When Digital First bought the Orange County Register and the Riverside Press-Enterprise in California out of bankruptcy in 2016 for $49.8 million, it made back tens of millions within weeks by selling 14 acres, including the Register’s printing press, for $34 million. Since Digital First’s primary business is commercial real estate, you can imagine its interest in the Journal Sentinel building at Fourth and State Streets and the entire block near the Milwaukee Bucks’ new home, the Fiserv Forum. Gannett has a pending purchase agreement on the property that’s not yet completed. Digital First specializes in bleeding every dollar out of prime downtown-area real estate.
Gannett is looking at other sites for its Milwaukee newspaper operations. How quaint. When Digital First sells off newspaper offices, it doesn’t care much about finding space for its few remaining employees. After selling the building housing the Delaware County Daily Times outside Philadelphia for $2 million, Digital First reduced the staff of 125 to 25. They work in an abandoned CVS drug store and bicycle repair shop. A union official said the company now is considering an alternative that is used at other Digital First newspapers: “They’re thinking about having everyone work from home or from Starbucks.”
It’s time for that disclaimer. Many people know that, along with many of the best journalists I’d ever known, I lost a great job as a columnist for The Milwaukee Journal in its first major corporate downsizing when it merged with the Milwaukee Sentinel in 1995. I still have friends there doing outstanding work and admire others who came later. I criticize the paper when it fails to live up to its long history as one of the nation’s best newspapers.

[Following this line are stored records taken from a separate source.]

File: config.mk
export PLATFORM = sky130hd
export DESIGN_NAME = code_entry
export DESIGN_NICKNAME = d
export VERILOG_FILES = /design/src/rtl/code_entry_pkg.sv /design/src/rtl/btn_debounce.sv /design/src/rtl/code_entry.sv
export SDC_FILE = /design/constraint.sdc
export NUM_CORES = 1
export LEC_CHECK = 0
export ABC_AREA = 1
export CELL_PAD_IN_SITES_DETAIL_PLACEMENT = 0
export CELL_PAD_IN_SITES_GLOBAL_PLACEMENT = 1
export CORE_AREA = 2 2 127 129
export CTS_CLUSTER_SIZE = 10
export DETAILED_ROUTE_END_ITERATION = 12
export DIE_AREA = 0 0 129 131
export PLACE_DENSITY = 0.83
export SYNTH_ARGS = -nofsm -noshare
export SYNTH_HDL_FRONTEND = slang
export SYNTH_HIERARCHICAL = 1
export SYNTH_SLANG_ARGS = --single-unit
File: constraint.sdc
create_clock -name clk -period 2.1 [get_ports clk]
set_input_delay 0.42 -clock clk [delete_from_list [all_inputs] [get_ports clk]]
set_output_delay 0.42 -clock clk [all_outputs]
set_load 0.05 [all_outputs]
File: src/rtl/code_entry_pkg.sv
// Shared sizes, types and slot-to-output mapping for the digit-entry front end.
package code_entry_pkg;

    localparam int unsigned MAX_DIGITS  = 8;
    localparam int unsigned USER_DIGITS = 4;
    localparam int unsigned DIGIT_W     = 4;
    localparam int unsigned COUNT_W     = 4;
    localparam int unsigned SLOT_W      = $clog2(MAX_DIGITS);

    typedef logic [DIGIT_W-1:0] digit_t;
    typedef logic [COUNT_W-1:0] count_t;
    typedef logic [SLOT_W-1:0]  slot_t;

    typedef enum logic [1:0] {
        OpNone,
        OpEnter,
        OpBack,
        OpClear
    } op_e;

    // Output nibble n of each group shows the slot entered (3-n)-th within that group.
    function automatic slot_t user_slot(input int unsigned n);
        return slot_t'(USER_DIGITS - 1 - n);
    endfunction

    function automatic slot_t pass_slot(input int unsigned n);
        return slot_t'(MAX_DIGITS - 1 - n);
    endfunction

endpackage

File: src/rtl/btn_debounce.sv
// Button debouncer: level follows raw only after raw has held a new value for
// DEBOUNCE_CYCLES cycles; pulse is a one-cycle rising-edge strobe of level.
module btn_debounce #(
    parameter int unsigned DEBOUNCE_CYCLES = 500000
) (
    input  logic clk,
    input  logic rst,
    input  logic raw,
    output logic level,
    output logic pulse
);

    localparam int unsigned CNT_W = (DEBOUNCE_CYCLES > 1) ? $clog2(DEBOUNCE_CYCLES) : 1;
    localparam logic [CNT_W-1:0] CNT_LAST = CNT_W'(DEBOUNCE_CYCLES - 1);

    logic [CNT_W-1:0] r_cnt;
    logic             r_level;
    logic             r_level_prev;

    always_ff @(posedge clk) begin
        if (rst) begin
            r_cnt        <= '0;
            r_level      <= 1'b0;
            r_level_prev <= 1'b0;
        end else begin
            r_level_prev <= r_level;
            // Any sample agreeing with the current level restarts the stability window.
            if (raw == r_level) begin
                r_cnt <= '0;
            end else if (r_cnt == CNT_LAST) begin
                r_level <= raw;
                r_cnt   <= '0;
            end else begin
                r_cnt <= r_cnt + 1'b1;
            end
        end
    end

    assign level = r_level;
    assign pulse = r_level & ~r_level_prev;

endmodule

File: src/rtl/code_entry.sv
// Digit-entry front end: debounced buttons build an 8-digit buffer presented
// to the unlocker; cleared on unlocker resetCount/flag rising edges.
module code_entry
    import code_entry_pkg::*;
#(
    parameter int unsigned DEBOUNCE_CYCLES = 500000
) (
    input  logic               clk,
    input  logic               rst,
    input  logic [DIGIT_W-1:0] digitSw,
    input  logic               btnEnter,
    input  logic               btnBack,
    input  logic               btnClear,
    input  logic               resetCount,
    input  logic               flag,
    output logic [COUNT_W-1:0] inputCount,
    output logic [DIGIT_W-1:0] userNameInput0,
    output logic [DIGIT_W-1:0] userNameInput1,
    output logic [DIGIT_W-1:0] userNameInput2,
    output logic [DIGIT_W-1:0] userNameInput3,
    output logic [DIGIT_W-1:0] passwordInput0,
    output logic [DIGIT_W-1:0] passwordInput1,
    output logic [DIGIT_W-1:0] passwordInput2,
    output logic [DIGIT_W-1:0] passwordInput3,
    output logic               entryFull
);

    logic [2:0] w_unused_levels;
    logic       w_enter_pulse;
    logic       w_back_pulse;
    logic       w_clear_pulse;

    btn_debounce #(.DEBOUNCE_CYCLES(DEBOUNCE_CYCLES)) u_db_enter (
        .clk   (clk),
        .rst   (rst),
        .raw   (btnEnter),
        .level (w_unused_levels[0]),
        .pulse (w_enter_pulse)
    );

    btn_debounce #(.DEBOUNCE_CYCLES(DEBOUNCE_CYCLES)) u_db_back (
        .clk   (clk),
        .rst   (rst),
        .raw   (btnBack),
        .level (w_unused_levels[1]),
        .pulse (w_back_pulse)
    );

    btn_debounce #(.DEBOUNCE_CYCLES(DEBOUNCE_CYCLES)) u_db_clear (
        .clk   (clk),
        .rst   (rst),
        .raw   (btnClear),
        .level (w_unused_levels[2]),
        .pulse (w_clear_pulse)
    );

    digit_t r_digits [MAX_DIGITS];
    count_t r_count;
    logic   r_rc_prev;
    logic   r_flag_prev;

    digit_t w_digits_next [MAX_DIGITS];
    count_t w_count_next;
    logic   w_flush;
    op_e    w_op;
    slot_t  w_wr_slot;
    slot_t  w_last_slot;

    // unlocker holds resetCount high for long stretches, so only its edge may clear.
    assign w_flush     = (resetCount & ~r_rc_prev) | (flag & ~r_flag_prev);
    assign w_wr_slot   = slot_t'(r_count);
    assign w_last_slot = slot_t'(r_count - 1'b1);

    always_comb begin
        w_op = OpNone;
        if (!flag) begin
            if (w_clear_pulse) begin
                w_op = OpClear;
            end else if (w_back_pulse) begin
                w_op = OpBack;
            end else if (w_enter_pulse) begin
                w_op = OpEnter;
            end
        end
    end

    always_comb begin
        w_digits_next = r_digits;
        w_count_next  = r_count;
        if (w_flush) begin
            w_digits_next = '{default: '0};
            w_count_next  = '0;
        end else begin
            unique case (w_op)
                OpClear: begin
                    w_digits_next = '{default: '0};
                    w_count_next  = '0;
                end
                OpBack: begin
                    if (r_count != '0) begin
                        w_digits_next[w_last_slot] = '0;
                        w_count_next               = r_count - 1'b1;
                    end
                end
                OpEnter: begin
                    if (r_count < count_t'(MAX_DIGITS)) begin
                        w_digits_next[w_wr_slot] = digitSw;
                        w_count_next             = r_count + 1'b1;
                    end
                end
                default: ;
            endcase
        end
    end

    always_ff @(posedge clk) begin
        if (rst) begin
            r_digits    <= '{default: '0};
            r_count     <= '0;
            r_rc_prev   <= 1'b0;
            r_flag_prev <= 1'b0;
        end else begin
            r_digits    <= w_digits_next;
            r_count     <= w_count_next;
            r_rc_prev   <= resetCount;
            r_flag_prev <= flag;
        end
    end

    assign inputCount     = r_count;
    assign entryFull      = (r_count == count_t'(MAX_DIGITS));
    assign userNameInput0 = r_digits[user_slot(0)];
    assign userNameInput1 = r_digits[user_slot(1)];
    assign userNameInput2 = r_digits[user_slot(2)];
    assign userNameInput3 = r_digits[user_slot(3)];
    assign passwordInput0 = r_digits[pass_slot(0)];
    assign passwordInput1 = r_digits[pass_slot(1)];
    assign passwordInput2 = r_digits[pass_slot(2)];
    assign passwordInput3 = r_digits[pass_slot(3)];

endmodule

Word-level counts from Yosys, hierarchy flattened:

Cells that the tools add are included.

* output and inout port bits: 37
* input bits: 11
* word-level logic and storage cells: 87
* register bits after elaboration: 101

* bitwise operators: 18
* order comparisons: 5
* multiplexer cells: 15
* $add $sub $neg: 5
* equality and inequality tests: 12
* reductions and logical operators: 12

Operator list (number)
* 32-bit one-hot mux with 3 select lines: 1
* 32-bit 2-to-1 mux: 2
* 19-bit by 1-bit adder with 19-bit output, second input constant: 3
* 19-bit == test, second input constant: 3
* 32-bit AND: 1
* 32-bit bitwise mux: 1
* 32-bit NOT: 1
* 4-bit demux with 3-bit select: 2
* 4-bit 2-to-1 mux: 4
* 4-bit one-hot mux with 3 select lines: 1
* 3-bit OR reduction: 3
* 4-bit >= comparator, second input constant: 2
* 4-bit by 1-bit less-than comparator with 1-bit output, second input constant: 2
* 1-bit NOT: 8
* 3-bit NOT with 4-bit output: 2
* 2-bit 2-to-1 mux: 3
* 2-bit AND reduction: 3
* 1-bit AND: 5
* 4-bit by 1-bit adder with 4-bit output, second input constant: 1
* 2-bit == test, second input constant: 2
* 4-bit == test, second input constant: 1
* 4-bit less-than comparator, second input constant: 1
* 2-bit != test, second input constant: 2
* 4-bit nonzero test: 1
* 9 further kinds: 12

Longest topological paths before layout:

* word-level depth: 10
* depth in mapped cells: 15
* gate-level depth less buffers: 13

By module:

The synthesis kept the hierarchy.

Modules (own cells, without submodules)
* btn_debounce: instances 3, sequential area each 420.4 µm², area each 1177.4 µm², cells each 175
* code_entry: instances 1, sequential area each 760.7 µm², area each 2846.5 µm², cells each 506

Worst setup path before layout:

No wires, ideal clock.

* path type: register to output
* start point: reg r_count[0] (netlist: inputCount[0])
* end point: out entryFull
* path slack: -0.262 ns
* arrival: 1.942 ns
* stages on the path, launching flop included: 7
* cell sequence: dfxtp_1 > buf_2 > inv_1 > buf_2 > ha_1 > nand2_1 > nor2_1

* word-level cells in the longest chain between the ends: 1

RTL lines
* from (decl): RTL line code_entry.sv:58 `count_t r_count;`
* from (signal assigned): RTL line code_entry.sv:124 `r_count <= w_count_next;`
* 4-bit == test: RTL line code_entry.sv:131 `assign entryFull = (r_count == count_t'(MAX_DIGITS));`
* to (decl): RTL line code_entry.sv:25 `output logic entryFull`

No other way between the ends.

Worst setup path after layout:

* start point: reg r_digits, in the netlist passwordInput3[0]
* end point: out passwordInput3[0]

RTL lines
* from (decl): RTL line code_entry.sv:57 `digit_t r_digits [MAX_DIGITS];`
* from (signal assigned): RTL line code_entry.sv:123 `r_digits <= w_digits_next;`
* to (decl): RTL line code_entry.sv:24 `output logic [DIGIT_W-1:0] passwordInput3,`

No word-level cell between the ends.

==> results <==
- Traced cell by cell, the critical path runs through clkdlybuf4s50_1.
- The layout overhead on the synthesized area is 17.0%.
- The final number of max-transition violations was 0.
- A synthesized cell averages 6.19 um2.
- STA classifies the critical path endpoint as an output port.
- The fraction of final layout cells with drive strength greater than 1 is 12.4%.
- Measured on the finished design, the core utilization comes to 47.9%.
- The highest metal layer with signal wires is met4.
- The worst setup path is of the flip-flop to output port kind.
- Along the worst path, the maximum fanout reaches 4.
- The number of buffers inserted by port buffering is 47.
- The shortest clock period the worst path allows after layout is 2020 ps.
- The met1 layer wirelength in the final routing is 7480 um.
- The tightest min-delay check is of the flip-flop to flip-flop type.
- Clock tree synthesis selected as its root buffer the cell sky130_fd_sc_hd__clkbuf_16.
- The clock-pin slew reported for the worst setup and hold paths after clock tree synthesis is 70 ps.
- The final critical path takes up 96.4% of the cycle.
- Grouping stages by cell kind, the critical path spends the most delay in buffers and inverters.
- The number of endpoints with negative hold slack in the final report is 0.
- Measured against its own limit, the worst slew margin works out to 65.7%.
- The finished layout holds 1298 standard cells, fillers aside.
- The residual antenna-violating net count after detailed routing is 0.
- The number of nets in the layout is 1099.
- The clock tree from TritonCTS is built.
- The starting utilization of the core area is 40.9%.
- Dividing total power by cell area gives a power density of 489 mW/mm2.
- The DRC violation total after the first TritonRoute iteration is 267.
- The number of antenna violations at the first check in global routing came to 0.
- The required time at the endpoint of the critical path is 1680 ps.
- The first TritonRoute pass finished after 5 iterations.
- In this run the number of H-tree levels came out at 3.
- The core region is 0.0156 mm2.
- The clock drives 101 sinks.
- The number of CTS-inserted buffers is 9.
- The placement row count is 46.
- The worst voltage drop across the vdd grid is 0.380 mV.
- The aggregate routed wire length is 14900 um.
- In this design, the stage delay of the slowest critical-path cell is 840 ps.
- The design draws 0.00365 W.
- The number of nets handed over by synthesis was 1052.
- At the later pin of the worst-skew pair, clock insertion delay measures 350 ps.
- Based on the critical path, the design can be clocked at up to 494 MHz.
- The number of cells in the design after placement is 1282.
- The detailed router placed 5993 vias in this run.
- For this run, design rule violations remaining after detail routing come to 0.
- For this run, the register share of the synthesized area comes to 31.7%.
- Setup violations remaining at the end of the flow were counted as 0.
- After technology mapping, the gate count stands at 1031.
- Detailed placement finished with a half-perimeter wire length of 10700 um.
- The worst setup path is launched from a flip-flop.
- The actual slew at the worst max-slew pin is 513 ps.
- Clock skew on the completed layout was measured at 7.01 ps.
- The Yosys warning count is 6.
- The number of antenna diodes in the final layout is 0.
- In the routed layout, each cell is associated on average with a via count of 4.62.
- The number of library cell types mapped by synthesis is 30.
- In the final routed layout, each cell accounts on average for 11.5 um.
- The via count of the first global-routing pass is 5267.
- 48 I/O pins were placed.
- The overall track demand over capacity in global routing is 18.3%.
- The flow ran to the end, and the final reports show no timing, DRC or antenna violations.
- For this design, the slowest cell found on the critical path is sky130_fd_sc_hd__clkdlybuf4s50_1.
- The final RePlAce weighted congestion is 0.842.
- The static leakage is 3.11 nW.
- Together, buffers and inverters on the worst path number 1.
- After synthesis the netlist holds a flip-flop and latch count of 101.
- The global-route wire length before repair is 25200 um.
- After global routing the overflow that remains totals 0.
- From left edge to right edge, the die measures 129 um.
- Max-cap violations in this run came to 0.
- At the worst endpoint, the arrival time is 1600 ps.
- The routed design uses 6790 um of met2 wire.
- The die covers 0.0169 mm2.
- Wire segments on met3 add up to 455 um in the final route.
- The mapped netlist covers 0.00638 mm2.
- Entering global routing, the biggest net connects 37 pins.
- From bottom edge to top edge, the die measures 131 um.
- In this run the deepest clock path goes through 2 buffers.
[final timing paths]
| check | start | end | slack (ps) | cells past startpoint |
|---|---|---|---|---|
| worst max register to register | u_db_back/level$_SDFFE_PP0P_ | passwordInput0[1]$_SDFFE_PP0P_ | 160 | 13 |
| worst min-delay path | u_db_clear/r_cnt[0]$_SDFF_PP0_ | u_db_clear/r_cnt[0]$_SDFF_PP0_ | 460 | 1 |
| worst max-delay path | passwordInput3[0]$_SDFFE_PP0P_ | passwordInput3[0] | 80 | 1 |
| worst min register to register | u_db_clear/r_cnt[0]$_SDFF_PP0_ | u_db_clear/r_cnt[0]$_SDFF_PP0_ | 460 | 1 |
[synth_stat cells]
master | n | area share (%)
sky130_fd_sc_hd__xnor2_1 | 6 | 0.82
sky130_fd_sc_hd__nand2_1 | 351 | 21
sky130_fd_sc_hd__a21oi_1 | 56 | 4.4
sky130_fd_sc_hd__nor3_1 | 4 | 0.31
sky130_fd_sc_hd__inv_2 | 5 | 0.29
sky130_fd_sc_hd__nor2_4 | 9 | 1.6
sky130_fd_sc_hd__buf_12 | 3 | 0.94
sky130_fd_sc_hd__xor2_1 | 12 | 1.6
sky130_fd_sc_hd__nand2_2 | 9 | 0.88
sky130_fd_sc_hd__o22ai_1 | 1 | 0.098
sky130_fd_sc_hd__nor2_1 | 107 | 6.3
sky130_fd_sc_hd__nor2_8 | 1 | 0.31
sky130_fd_sc_hd__o21ai_1 | 1 | 0.078
sky130_fd_sc_hd__nor2_2 | 33 | 3.2
sky130_fd_sc_hd__buf_4 | 2 | 0.24
sky130_fd_sc_hd__nand3_1 | 89 | 7.0
sky130_fd_sc_hd__nand3_2 | 3 | 0.47
sky130_fd_sc_hd__clkinv_1 | 1 | 0.059
sky130_fd_sc_hd__nand4_2 | 1 | 0.20
sky130_fd_sc_hd__dfxtp_1 | 101 | 32
sky130_fd_sc_hd__ha_1 | 10 | 2.0
sky130_fd_sc_hd__or2_2 | 6 | 0.59
sky130_fd_sc_hd__nand4_1 | 31 | 3.0
sky130_fd_sc_hd__o21ai_0 | 5 | 0.39
sky130_fd_sc_hd__buf_2 | 19 | 1.5
sky130_fd_sc_hd__clkbuf_1 | 7 | 0.41
sky130_fd_sc_hd__nand2_4 | 7 | 1.2
sky130_fd_sc_hd__inv_1 | 142 | 8.4
sky130_fd_sc_hd__a21oi_2 | 7 | 0.96
sky130_fd_sc_hd__buf_6 | 2 | 0.35
[power breakdown]
group / switching [W] / total [W] / internal (W)
logic: 0.0000777 / 0.000118 / 0.0000405
clock network: 0.000739 / 0.00160 / 0.000864
registers: 0.00000485 / 0.00193 / 0.00192
total: 0.000822 / 0.00365 / 0.00283
[kinds of logic after synthesis]
logic type / count (synthesis) / synth area share [%]
AOI/OAI and AO/OA: 70 / 5.92
xor gates and xnor gates: 18 / 2.47
adders and majority gates: 10 / 1.96
buffers and inverters: 181 / 12.1
DFF: 101 / 31.7
and+or+nand+nor: 651 / 45.8
[layout by cell type (no fill, tap or decap), drive strengths merged]
master	synthesis	layout
o21ai	6	6
a21oi	63	63
clkbuf	7	13
ha	10	10
buf	26	27
nor2	150	150
clkinv	1	3
nor3	4	4
nand4	32	32
o22ai	1	1
or2	6	6
dfxtp	101	101
clkinvlp	0	1
xor2	12	12
inv	147	147
clkdlybuf4s50	0	41
nand3	92	92
nand2	367	367
xnor2	6	6
[final cells by class]
type	instances	area, um2
clock buffer	12	256
timing repair buffer	69	729
inverter	148	556
fill	1674	8130
tap	216	270
sequential	101	2030
clock inverter	3	21.3
multi-input combinational	749	3610
[flip-flops by register name, indices dropped and copies added, names as in the netlist]
register and flops:
userNameInput3 4, passwordInput2 4, u_db_enter/level 1, inputCount 4
userNameInput0 4, userNameInput2 4, passwordInput1 4, u_db_clear/level 1
passwordInput0 4, u_db_clear/r_level_prev 1, userNameInput1 4, u_db_back/r_cnt 19
u_db_back/level 1, u_db_enter/r_cnt 19, u_db_back/r_level_prev 1, r_flag_prev 1
passwordInput3 4, u_db_clear/r_cnt 19, u_db_enter/r_level_prev 1, r_rc_prev 1
[routing by layer]
metal / GRT usage (%) / vias up
met4: 5.75 / 0
met2: 30.0 / 90
li1: - / 3274
met5: 0 / -
met1: 25.2 / 2616
met3: 2.36 / 13
[through the flow]
step | worst slack, ps | cell area [um2] | setup TNS [ps] | hold WS (ps)
after floorplan | 146 | 6390 | 0 | 427
after global placement | -237 | 7130 | -7530 | 439
after detailed placement | -290 | 7130 | -9730 | 443
after CTS | 8.10 | 7400 | 0 | 459
after global routing | -0.608 | 7460 | -0.608 | 477
final | 75.1 | 7460 | 0 | 457
[what timing repair did]
action / in CTS / in global routing
setup buffers: 0 / 0
endpoints found under the setup margin: 0 / 36
hold buffers: 0 / 0
gates resized for setup: 0 / 13
No activity file was read; power rests on OpenSTA's default activity.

It will be an American tragedy for democracy if the corporate blood-suckers of Digital First send the Journal Sentinel into its final death spiral along with Gannett’s nationwide network of local journalists. It’s never been more important for independent journalists to provide factual information about the positive and negative personalities and forces shaping the lives of our communities, our states and our nation.